- Born: September 24, 1979 (age 46) Moroccan city of Edaoukdinif
- Education: professor of philosophy at the Faculty of Arts and Humanities. Visiting professor of political philosophy. Member of the Moroccan Network for Distance Learning and Training.

= Omar Al-Tawer =

Moroccan novelist, researcher and academic
Omar Al-Tawer (Arabic:عمر التاور; born September 24, 1979), is a Moroccan novelist, researcher, and academic. He won several intellectual prizes, including the Sheikh Zayed Book Award, the Edward Saeed Prize in Criticism of Orientalist Discourse, and the Allal Fassi Prize.

== Early life ==
He was born in the Moroccan city of Edaoukdinif in 1979. He holds a doctorate in philosophy from Mohammed V University in Rabat (2013).

== Career ==
Omar serves as a professor of philosophy at the Faculty of Arts and Humanities at Ibn Zahr University in Agadir, Morocco, as well as a visiting professor of political philosophy at the Faculty of Arts and Humanities at Cadi Ayyad University in Marrakesh, Morocco. He is a member of the Moroccan Network for Distance Learning and Training on Arabic language and literature at Ibn Zahr University. In 2005, he published several articles and studies such as “Philosophical Writings”, “Tabyan”, and “Think and Criticism” in Al-Kalimah magazine, Moroccan School magazine, The Archive magazine, Hespress magazine, and Manbar Al-Hurriya Library.

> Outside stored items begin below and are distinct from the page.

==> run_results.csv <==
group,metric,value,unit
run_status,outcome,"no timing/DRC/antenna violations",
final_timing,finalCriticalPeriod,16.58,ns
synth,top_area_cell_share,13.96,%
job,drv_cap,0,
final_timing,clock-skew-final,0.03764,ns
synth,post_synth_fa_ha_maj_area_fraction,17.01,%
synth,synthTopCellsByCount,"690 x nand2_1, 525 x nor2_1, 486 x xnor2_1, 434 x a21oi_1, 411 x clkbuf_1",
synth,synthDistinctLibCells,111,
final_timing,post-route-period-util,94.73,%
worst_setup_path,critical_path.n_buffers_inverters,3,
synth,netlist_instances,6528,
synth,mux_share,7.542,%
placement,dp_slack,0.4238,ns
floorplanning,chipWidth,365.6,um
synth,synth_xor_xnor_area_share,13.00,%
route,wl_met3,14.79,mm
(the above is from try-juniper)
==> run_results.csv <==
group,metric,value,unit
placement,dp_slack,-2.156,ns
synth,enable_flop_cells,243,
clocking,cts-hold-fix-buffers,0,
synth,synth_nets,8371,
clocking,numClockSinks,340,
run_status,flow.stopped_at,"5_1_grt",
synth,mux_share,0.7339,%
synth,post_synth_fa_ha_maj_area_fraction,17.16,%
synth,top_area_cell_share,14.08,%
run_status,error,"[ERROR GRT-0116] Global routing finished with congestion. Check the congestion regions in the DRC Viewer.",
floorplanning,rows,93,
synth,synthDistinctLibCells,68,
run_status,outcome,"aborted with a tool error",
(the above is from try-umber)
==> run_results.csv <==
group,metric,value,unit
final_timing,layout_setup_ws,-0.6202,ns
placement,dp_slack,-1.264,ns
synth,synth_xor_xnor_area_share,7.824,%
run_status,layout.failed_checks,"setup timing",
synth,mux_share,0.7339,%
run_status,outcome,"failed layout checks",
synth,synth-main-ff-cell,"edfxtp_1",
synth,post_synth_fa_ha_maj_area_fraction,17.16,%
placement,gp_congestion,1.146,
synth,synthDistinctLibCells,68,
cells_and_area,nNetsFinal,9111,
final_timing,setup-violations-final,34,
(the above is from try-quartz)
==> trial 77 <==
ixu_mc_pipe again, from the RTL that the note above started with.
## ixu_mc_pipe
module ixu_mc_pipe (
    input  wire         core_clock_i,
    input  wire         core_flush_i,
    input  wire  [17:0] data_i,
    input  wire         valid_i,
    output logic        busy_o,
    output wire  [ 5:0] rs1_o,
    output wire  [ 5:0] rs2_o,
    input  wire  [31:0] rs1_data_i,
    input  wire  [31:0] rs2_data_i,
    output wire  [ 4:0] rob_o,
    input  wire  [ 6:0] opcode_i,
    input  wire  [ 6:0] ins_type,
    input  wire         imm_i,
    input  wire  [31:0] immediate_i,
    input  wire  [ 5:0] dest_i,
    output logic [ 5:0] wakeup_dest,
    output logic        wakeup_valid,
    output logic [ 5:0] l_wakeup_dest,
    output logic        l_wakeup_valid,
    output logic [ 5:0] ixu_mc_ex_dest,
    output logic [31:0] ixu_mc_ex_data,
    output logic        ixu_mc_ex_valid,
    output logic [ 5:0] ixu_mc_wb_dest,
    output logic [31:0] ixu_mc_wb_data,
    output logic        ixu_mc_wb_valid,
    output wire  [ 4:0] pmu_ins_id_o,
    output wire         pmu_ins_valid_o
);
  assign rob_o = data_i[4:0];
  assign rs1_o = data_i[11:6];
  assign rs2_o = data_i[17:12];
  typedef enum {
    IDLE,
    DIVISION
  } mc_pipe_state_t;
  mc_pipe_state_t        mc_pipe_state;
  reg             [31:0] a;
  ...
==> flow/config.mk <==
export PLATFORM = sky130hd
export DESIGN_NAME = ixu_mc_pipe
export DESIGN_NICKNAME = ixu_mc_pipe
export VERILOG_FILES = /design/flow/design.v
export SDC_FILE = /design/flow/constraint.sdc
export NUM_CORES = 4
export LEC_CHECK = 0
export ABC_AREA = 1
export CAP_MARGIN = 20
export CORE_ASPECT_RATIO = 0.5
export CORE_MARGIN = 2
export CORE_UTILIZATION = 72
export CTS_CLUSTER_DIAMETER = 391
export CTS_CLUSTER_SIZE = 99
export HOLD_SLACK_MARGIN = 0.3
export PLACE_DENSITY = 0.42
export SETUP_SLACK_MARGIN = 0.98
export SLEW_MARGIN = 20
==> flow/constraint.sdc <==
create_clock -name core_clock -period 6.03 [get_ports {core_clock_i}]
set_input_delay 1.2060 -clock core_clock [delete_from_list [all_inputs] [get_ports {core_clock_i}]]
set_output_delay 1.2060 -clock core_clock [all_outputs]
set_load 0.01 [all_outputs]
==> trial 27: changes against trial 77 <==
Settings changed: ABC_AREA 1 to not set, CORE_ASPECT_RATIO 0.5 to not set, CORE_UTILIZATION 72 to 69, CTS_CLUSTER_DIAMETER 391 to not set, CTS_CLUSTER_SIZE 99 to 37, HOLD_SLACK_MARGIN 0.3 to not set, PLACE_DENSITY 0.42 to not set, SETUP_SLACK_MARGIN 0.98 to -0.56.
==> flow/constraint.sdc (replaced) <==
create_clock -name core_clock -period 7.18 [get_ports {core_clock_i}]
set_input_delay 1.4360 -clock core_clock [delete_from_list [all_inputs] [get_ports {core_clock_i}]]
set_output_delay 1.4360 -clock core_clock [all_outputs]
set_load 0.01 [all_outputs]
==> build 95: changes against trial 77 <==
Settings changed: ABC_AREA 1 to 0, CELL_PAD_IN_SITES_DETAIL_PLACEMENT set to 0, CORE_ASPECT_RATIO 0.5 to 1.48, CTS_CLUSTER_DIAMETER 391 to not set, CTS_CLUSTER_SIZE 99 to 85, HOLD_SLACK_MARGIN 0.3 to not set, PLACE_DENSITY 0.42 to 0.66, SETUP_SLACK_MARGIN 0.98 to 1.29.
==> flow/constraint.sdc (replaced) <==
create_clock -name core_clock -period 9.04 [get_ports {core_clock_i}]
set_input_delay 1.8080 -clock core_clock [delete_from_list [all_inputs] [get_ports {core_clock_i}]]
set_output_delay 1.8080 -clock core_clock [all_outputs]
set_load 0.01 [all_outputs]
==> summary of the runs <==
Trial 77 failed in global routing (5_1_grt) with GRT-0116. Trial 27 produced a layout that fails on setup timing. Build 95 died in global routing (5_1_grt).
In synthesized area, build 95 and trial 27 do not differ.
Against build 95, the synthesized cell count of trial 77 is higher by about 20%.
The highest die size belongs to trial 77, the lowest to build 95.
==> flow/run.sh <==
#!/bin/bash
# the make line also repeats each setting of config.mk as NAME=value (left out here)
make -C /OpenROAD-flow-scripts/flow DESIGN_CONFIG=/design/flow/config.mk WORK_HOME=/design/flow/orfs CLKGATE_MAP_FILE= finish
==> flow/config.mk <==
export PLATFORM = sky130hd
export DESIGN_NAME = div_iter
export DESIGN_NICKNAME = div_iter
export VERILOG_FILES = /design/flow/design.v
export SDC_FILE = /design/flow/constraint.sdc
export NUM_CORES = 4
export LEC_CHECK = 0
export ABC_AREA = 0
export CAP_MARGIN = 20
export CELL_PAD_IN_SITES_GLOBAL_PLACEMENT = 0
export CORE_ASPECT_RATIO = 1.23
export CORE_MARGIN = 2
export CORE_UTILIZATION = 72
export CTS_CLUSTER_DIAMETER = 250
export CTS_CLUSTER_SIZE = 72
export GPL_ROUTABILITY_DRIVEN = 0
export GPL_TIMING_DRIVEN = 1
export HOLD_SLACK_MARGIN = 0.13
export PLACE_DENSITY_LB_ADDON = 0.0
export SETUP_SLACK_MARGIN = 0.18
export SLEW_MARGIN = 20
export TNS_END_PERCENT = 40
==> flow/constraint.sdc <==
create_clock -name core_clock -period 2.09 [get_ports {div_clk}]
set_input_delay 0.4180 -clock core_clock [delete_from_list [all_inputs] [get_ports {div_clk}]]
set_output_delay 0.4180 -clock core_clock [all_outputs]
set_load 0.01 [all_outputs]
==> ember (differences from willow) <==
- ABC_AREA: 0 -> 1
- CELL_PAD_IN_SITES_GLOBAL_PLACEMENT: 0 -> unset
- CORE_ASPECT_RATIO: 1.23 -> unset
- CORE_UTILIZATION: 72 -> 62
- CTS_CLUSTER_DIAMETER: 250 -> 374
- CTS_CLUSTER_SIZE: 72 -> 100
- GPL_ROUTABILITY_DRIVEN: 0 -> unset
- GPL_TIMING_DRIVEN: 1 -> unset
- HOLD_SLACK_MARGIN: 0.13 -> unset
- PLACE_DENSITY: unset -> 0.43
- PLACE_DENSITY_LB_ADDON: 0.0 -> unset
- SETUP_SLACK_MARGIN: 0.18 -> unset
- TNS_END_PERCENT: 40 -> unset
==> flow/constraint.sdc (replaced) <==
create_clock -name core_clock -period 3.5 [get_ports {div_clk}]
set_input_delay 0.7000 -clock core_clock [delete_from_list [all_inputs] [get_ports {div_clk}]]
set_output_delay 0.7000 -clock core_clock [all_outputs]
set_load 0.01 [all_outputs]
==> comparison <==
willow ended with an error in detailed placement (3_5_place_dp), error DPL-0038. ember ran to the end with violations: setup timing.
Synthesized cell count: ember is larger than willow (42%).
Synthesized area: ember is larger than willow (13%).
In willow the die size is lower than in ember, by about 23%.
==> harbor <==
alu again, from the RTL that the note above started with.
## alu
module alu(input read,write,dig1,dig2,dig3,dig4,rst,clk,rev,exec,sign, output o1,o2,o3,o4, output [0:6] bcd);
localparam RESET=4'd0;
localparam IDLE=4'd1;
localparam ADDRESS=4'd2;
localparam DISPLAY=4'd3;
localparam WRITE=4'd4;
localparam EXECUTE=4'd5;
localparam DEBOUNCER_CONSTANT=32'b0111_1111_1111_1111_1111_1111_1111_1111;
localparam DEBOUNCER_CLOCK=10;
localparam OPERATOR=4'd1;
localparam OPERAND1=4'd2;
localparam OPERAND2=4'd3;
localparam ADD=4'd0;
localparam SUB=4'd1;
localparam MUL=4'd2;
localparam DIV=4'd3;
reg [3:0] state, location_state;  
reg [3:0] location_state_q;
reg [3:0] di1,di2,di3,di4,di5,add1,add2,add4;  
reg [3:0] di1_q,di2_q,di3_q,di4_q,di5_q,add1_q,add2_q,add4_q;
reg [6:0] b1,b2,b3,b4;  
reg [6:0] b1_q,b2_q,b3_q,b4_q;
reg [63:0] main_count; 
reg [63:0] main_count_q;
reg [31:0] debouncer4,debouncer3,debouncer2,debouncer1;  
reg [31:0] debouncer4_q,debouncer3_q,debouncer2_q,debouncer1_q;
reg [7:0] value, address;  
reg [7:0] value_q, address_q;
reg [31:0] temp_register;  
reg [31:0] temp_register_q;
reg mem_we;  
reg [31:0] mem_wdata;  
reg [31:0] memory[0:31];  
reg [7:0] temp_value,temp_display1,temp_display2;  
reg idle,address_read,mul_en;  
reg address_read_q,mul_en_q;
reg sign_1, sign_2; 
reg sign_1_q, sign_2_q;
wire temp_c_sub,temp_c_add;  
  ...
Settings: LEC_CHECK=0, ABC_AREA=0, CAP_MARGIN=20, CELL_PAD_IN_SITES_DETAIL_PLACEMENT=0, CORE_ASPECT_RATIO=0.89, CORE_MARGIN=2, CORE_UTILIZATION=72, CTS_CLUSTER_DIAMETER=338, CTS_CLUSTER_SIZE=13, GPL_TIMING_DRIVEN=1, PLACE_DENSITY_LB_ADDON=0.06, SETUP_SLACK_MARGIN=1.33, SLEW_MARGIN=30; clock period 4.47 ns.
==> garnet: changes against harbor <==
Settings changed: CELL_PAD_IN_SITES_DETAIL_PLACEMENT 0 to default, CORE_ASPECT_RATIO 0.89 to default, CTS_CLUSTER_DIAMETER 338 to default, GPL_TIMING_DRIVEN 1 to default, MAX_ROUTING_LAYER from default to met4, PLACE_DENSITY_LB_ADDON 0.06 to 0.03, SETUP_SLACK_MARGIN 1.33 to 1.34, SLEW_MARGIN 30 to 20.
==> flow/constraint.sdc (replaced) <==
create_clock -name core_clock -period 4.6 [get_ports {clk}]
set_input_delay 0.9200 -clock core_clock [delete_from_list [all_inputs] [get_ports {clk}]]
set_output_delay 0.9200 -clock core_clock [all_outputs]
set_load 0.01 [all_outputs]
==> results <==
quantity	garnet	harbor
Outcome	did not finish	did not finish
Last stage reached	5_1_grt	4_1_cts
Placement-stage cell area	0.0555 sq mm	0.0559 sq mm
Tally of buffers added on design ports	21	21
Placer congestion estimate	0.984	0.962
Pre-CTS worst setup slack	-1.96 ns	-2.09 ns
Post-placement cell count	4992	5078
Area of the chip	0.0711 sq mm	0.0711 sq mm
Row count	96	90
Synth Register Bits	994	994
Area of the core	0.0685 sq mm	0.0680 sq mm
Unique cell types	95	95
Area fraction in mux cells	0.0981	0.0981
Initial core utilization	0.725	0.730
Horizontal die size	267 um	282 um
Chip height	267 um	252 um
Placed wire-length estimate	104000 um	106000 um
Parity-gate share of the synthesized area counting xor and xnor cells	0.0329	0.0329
## build 79
==> flow/design.v (excerpt) <==
module vga_top(
	input ClkPort,
	input BtnC,
	input BtnU,
	input BtnD,
	input BtnR,
	input BtnL,
	input MoveTick,  
	output hSync, vSync,
	output [3:0] vgaR, vgaG, vgaB,
	output An0, An1, An2, An3, An4, An5, An6, An7,
	output Ca, Cb, Cc, Cd, Ce, Cf, Cg, Dp,
	output MemOE, MemWR, RamCS, QuadSpiFlashCS
	);
For scale: about 26000 um2 of cells after synthesis.
make LEC_CHECK=0 ABC_AREA=1 CAP_MARGIN=5 CELL_PAD_IN_SITES_DETAIL_PLACEMENT=2 CELL_PAD_IN_SITES_GLOBAL_PLACEMENT=3 CORE_MARGIN=2 CORE_UTILIZATION=51 GPL_ROUTABILITY_DRIVEN=0 GPL_TIMING_DRIVEN=0 HOLD_SLACK_MARGIN=0.04 PLACE_DENSITY_LB_ADDON=0.02 SETUP_SLACK_MARGIN=1.27 SLEW_MARGIN=10 finish   # period 5.31 ns
run.sh (not shown) runs the stock make flow with config.mk's settings and CLKGATE_MAP_FILE=.
Build 79 did not finish; the tool stopped in global placement without I/O (3_1_place_gp_skip_io) with error FLW-0024.
Setup changes, build 79 to build 12
Settings: GPL_ROUTABILITY_DRIVEN no longer set, was 0; CELL_PAD_IN_SITES_GLOBAL_PLACEMENT no longer set, was 3; SETUP_SLACK_MARGIN no longer set, was 1.27; PLACE_DENSITY_LB_ADDON no longer set, was 0.02; GPL_TIMING_DRIVEN no longer set, was 0; ABC_AREA no longer set, was 1; CORE_UTILIZATION now 54, was 51; CAP_MARGIN now 20, was 5; HOLD_SLACK_MARGIN no longer set, was 0.04; CELL_PAD_IN_SITES_DETAIL_PLACEMENT no longer set, was 2; the clock period (ns, I/O delays scaled along) now 12.0, was 5.31.
Results
- Build 12 went all the way through synthesis, placement and routing and the layout is clean on timing, DRC and antenna.
- In build 12, chip area line of the yosys report is lower than in build 79.
- Sort build 79 and build 12 by cell count in the Yosys report asc -> top: build 12
- Diff build 79 -> build 12: area fraction in and, or, nand and nor cells now sits lower, post-synthesis cell count now sits lower.
diff inputs: build 12 => build 29
Settings: a change of SLEW_MARGIN from 10 to 20; an added CTS_CLUSTER_SIZE of 99; an added CORE_ASPECT_RATIO of 1.96; a change of CORE_UTILIZATION from 54 to 68; an added HOLD_SLACK_MARGIN of -0.07; an added CTS_CLUSTER_DIAMETER of 217.
### Flow results
Stage in which a tool error killed build 29: global routing (5_1_grt). Number of rows in the core area: higher on build 29. As far as number of placed I/O pins goes, build 29 and build 12 are indistinguishable; the numbers are identical. Post-synthesis compound-gate area fraction: build 12 vs build 29 identical. As far as synthesized area is concerned, build 29 and build 12 perform about the same. The final reports for build 29 and build 12 show worst setup timing slack at the placement stage higher in the former. Deepest level of the CTS H-tree: build 12 vs build 29 identical. Build 29 vs. build 12: placed cell area shrank by 0.44%; die area now sits lower. Cell total after placement (higher): build 12. Build 29 ends up with a width of the chip that is 36% lower than in build 12. Build 29 vs build 12: routability congestion estimate from global placement up by more than 10%.
Relative to build 29, the following input files were edited for build 33:
Settings: CTS_CLUSTER_DIAMETER: 217 -> 174; CORE_UTILIZATION: 68 -> 60; GPL_ROUTABILITY_DRIVEN: unset -> 0; TNS_END_PERCENT: unset -> 5; PLACE_DENSITY: unset -> 0.35; CORE_ASPECT_RATIO: 1.96 -> 0.5.
Notes after the runs:
Of build 29 and build 33, only build 33 finishes the flow clean. Build 33 vs. build 29: core box area went up by 4100 um2. Mean post-synth cell area: build 29 vs build 33 identical. The lower final HPWL from detailed placement came out of build 33.


## run A
Starting RTL as in the previous note.
export LEC_CHECK = 0
export ABC_AREA = 0
export CAP_MARGIN = 20
export CORE_ASPECT_RATIO = 1.2
export CORE_MARGIN = 7
export CORE_UTILIZATION = 64
export CTS_CLUSTER_DIAMETER = 285
export CTS_CLUSTER_SIZE = 100
export GPL_ROUTABILITY_DRIVEN = 1
export GPL_TIMING_DRIVEN = 1
export HOLD_SLACK_MARGIN = 0.23
export PLACE_DENSITY = 0.41
export SETUP_SLACK_MARGIN = -1.14
export SLEW_MARGIN = 20
export TNS_END_PERCENT = 35
create_clock -name core_clock -period 11.4 [get_ports {ClkPort}]
#### Input delta (run B over run A)
--- a/flow/config.mk
+++ b/flow/config.mk
@@ -8 +8 @@
-export ABC_AREA = 0
+export ABC_AREA = 1
@@ -10 +10 @@
-export CORE_ASPECT_RATIO = 1.2
+export CORE_ASPECT_RATIO = 0.78
@@ -13,2 +13 @@
-export CTS_CLUSTER_DIAMETER = 285
-export CTS_CLUSTER_SIZE = 100
+export CTS_CLUSTER_SIZE = 27
@@ -17,3 +16,2 @@
-export HOLD_SLACK_MARGIN = 0.23
-export PLACE_DENSITY = 0.41
-export SETUP_SLACK_MARGIN = -1.14
+export PLACE_DENSITY_LB_ADDON = 0.08
+export SETUP_SLACK_MARGIN = -0.83
Notes after the runs:
For the die area, run B came in about 10% higher than run A did. Relative to run A, average detailed-routed wire length per instance has decreased by 14% in run B. Of the two candidates, run A has the worse slack of the worst reg-to-reg path and run B the better one. Worst path arrival time, run B and run A: lower on run B.
--- input diff run B..run C ---
--- a/flow/config.mk
+++ b/flow/config.mk
@@ -8 +8 @@
-export ABC_AREA = 1
+export ABC_AREA = 0
@@ -10 +10 @@
-export CORE_ASPECT_RATIO = 0.78
+export CORE_ASPECT_RATIO = 1.2
@@ -13 +13,2 @@
-export CTS_CLUSTER_SIZE = 27
+export CTS_CLUSTER_DIAMETER = 285
+export CTS_CLUSTER_SIZE = 100
@@ -16,2 +17,2 @@
-export PLACE_DENSITY_LB_ADDON = 0.08
-export SETUP_SLACK_MARGIN = -0.83
+export HOLD_SLACK_MARGIN = 0.28
+export PLACE_DENSITY = 0.61
[summary]
- Run C completed every stage of the flow, and the final layout passed the timing, DRC and antenna checks.
- When the final numbers for run C and run B were put side by side, the layout buffer count excluding clock buffers turned out to be greater in run C.
- On time the final worst path needs with I/O delays and setup: between run C and run B, it ends up higher for run C.
- Run C — number of cells after detailed placement about 25% lower, run B as reference
- In run C, number of distinct library cell variants in the gate-level netlist after synthesis is higher than in run B.
- Compared with run B, in run C hold slack climbed 0.030 ns; setup slack dropped 0.66 ns; sequential cell area in the final layout barely changed; overall power dropped about 40%.
== amber ==
Design top_logic, start of the top module:
module top_logic(  
		clk,
		rst,
		frz,
		level,
		Dout,
		vsync,
		hsync,
		VGA_R,
		VGA_G,
		VGA_B,
		BTNU,
		BTND,
		BTNL,
		BTNR,
        seven_seg,
        sel,
        pattern_select,
         I_spi_miso,
         O_spi_sck,
         O_spi_cs,
         O_spi_mosi
);
Size: roughly 12000 cells after synthesis, roughly 300 flip-flops, roughly 48 I/O pins, ~0.11 mm2 of cells after synthesis.
Settings: LEC_CHECK=0, CAP_MARGIN=30, CORE_MARGIN=2, CORE_UTILIZATION=72, CTS_CLUSTER_DIAMETER=258, SETUP_SLACK_MARGIN=1.51, SLEW_MARGIN=20; clock period 12.0 ns.
run.sh (not shown) runs the stock make flow with config.mk's settings and CLKGATE_MAP_FILE=.
Ran to the end and failed final checks on negative setup slack: amber.
The inputs of raven differ from those of amber as listed below.
# amber
export LEC_CHECK = 0
export CAP_MARGIN = 30
export CORE_MARGIN = 2
export CORE_UTILIZATION = 72
export CTS_CLUSTER_DIAMETER = 258
export SETUP_SLACK_MARGIN = 1.51
export SLEW_MARGIN = 20
create_clock -name core_clock -period 12.0 [get_ports {clk}]
# raven
export LEC_CHECK = 0
export CAP_MARGIN = 20
export CORE_MARGIN = 2
export CORE_UTILIZATION = 8
export SLEW_MARGIN = 20
create_clock -name core_clock -period 21.0 [get_ports {clk}]
--- outcome ---
Summary of amber and raven: one run falls short of a clean finish, namely amber. For wire length of the first global-routing pass, dividing the value from amber by the value from raven gives 1.06. The higher relative area change from synthesis to final layout came out of raven. Looking at final critical-path required period across both flows, raven is the weaker of the two, with amber ahead. raven vs amber: cell area up in raven. Higher count of endpoints failing setup in the final report goes to amber over raven. amber has higher met1 track utilization from global routing than raven.
## v6
Design top, start of the top module:
module top(
  input clk,
  input rst_n,
  input din_rx,
  output dout_tx_s1,
  output dout_tx_s2,
  output [31:0] addr_tx_s1,
  output [31:0] addr_tx_s2
    );
export LEC_CHECK = 0
export CAP_MARGIN = 20
export CORE_MARGIN = 2
export CORE_UTILIZATION = 72
export CTS_CLUSTER_DIAMETER = 205
export CTS_CLUSTER_SIZE = 35
export SETUP_SLACK_MARGIN = 1.31
export SLEW_MARGIN = 20
create_clock -name core_clock -period 4.42 [get_ports {clk}]
run.sh (not shown) runs the stock make flow with config.mk's settings and CLKGATE_MAP_FILE=.
Inputs modified between v6 and v7:
- SETUP_SLACK_MARGIN changed from 1.31 to 0.84
- PLACE_DENSITY_LB_ADDON newly set to 0.01
- CTS_CLUSTER_DIAMETER changed from 205 to 45
- CTS_CLUSTER_SIZE changed from 35 to 72
- the clock period (ns, I/O delays scaled along) changed from 4.42 to 3.26
Results
- v7 completed every stage of the flow, and the final layout passed the timing, DRC and antenna checks.
- v7 vs. v6: first-pass GRT wire length grew by 4.9 mm, design area went up.
- Detailed-route via count delta (v7 − v6): unfavourable
- [v7 vs v6] clock group share of total power: higher in v7
- Setup slack in v7 is smaller than in v6.

---

Starting RTL as in the previous note.
export LEC_CHECK = 0
export ABC_AREA = 1
export CAP_MARGIN = 20
export CORE_MARGIN = 2
export CORE_UTILIZATION = 68
export CTS_CLUSTER_SIZE = 98
export PLACE_DENSITY = 0.6
export SLEW_MARGIN = 20
create_clock -name core_clock -period 2.83 [get_ports {clk}]
The starting point produced a layout that fails on negative setup slack.
Edit:
ABC_AREA = default   (was 1)
CTS_CLUSTER_SIZE = default   (was 98)
clock period = 3.42 ns   (was 2.83 ns; I/O delays follow)
=> The changed run passed the timing, DRC and antenna checks; non-clock buffer count falls by 64; register-to-register slack gains 270 ps; final area decreases by 11%; count of clock-buffer cells in the layout grows by 1.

He also participated in scientific fora, conferences, and philosophical and educational seminars that addressed issues such as Humanities and Social Sciences, Contemporary Issues with a Humanistic Approach in the Knowledge Approach, held by the Arab Democratic Center, based in Germany.

== Works ==

=== Books ===

- Democracy in Contemporary Morocco: From Concept Awareness to Reality of Practice: Allal Al-Fassi Foundation, Rabat. (2014)
- Thinking the Difference: An Introduction to Reading Jacques Derrida. (2013)
- Knowledge and Power: On Approaching the Realms of Michel Foucault: Approaches Publications, Tangier. (2018)
- Translated Michel Tozzi's book, Penser par Soi Même: Initiation a la Philosophie

== Awards ==
- First Prize of the Allal Al-Fassi Foundation for the book Democracy in Contemporary Morocco from awareness of concept to reality of practice, 2013.
- Arab Youth Award for Research and Religious Studies, 2014.
- Edward Said Prize for Criticism of Orientalist Discourse, 2015.
- Dubai Cultural Award - The Dialogue with the West Branch, 2015.
- Prize for the best article on freedom at the first Arab Freedom Festival, 2015.
- Yassin Al-Hafiz Prize in Political Thought for his research "The Intellectual and the Current Arab Situation: The Presence and Absence Controversy", 2017.
- Shortlisted for the Sheikh Zayed Book Award for the Young Author Branch for the book “Knowledge and Power: In Approaching the Worlds of Michel Foucault, 2019.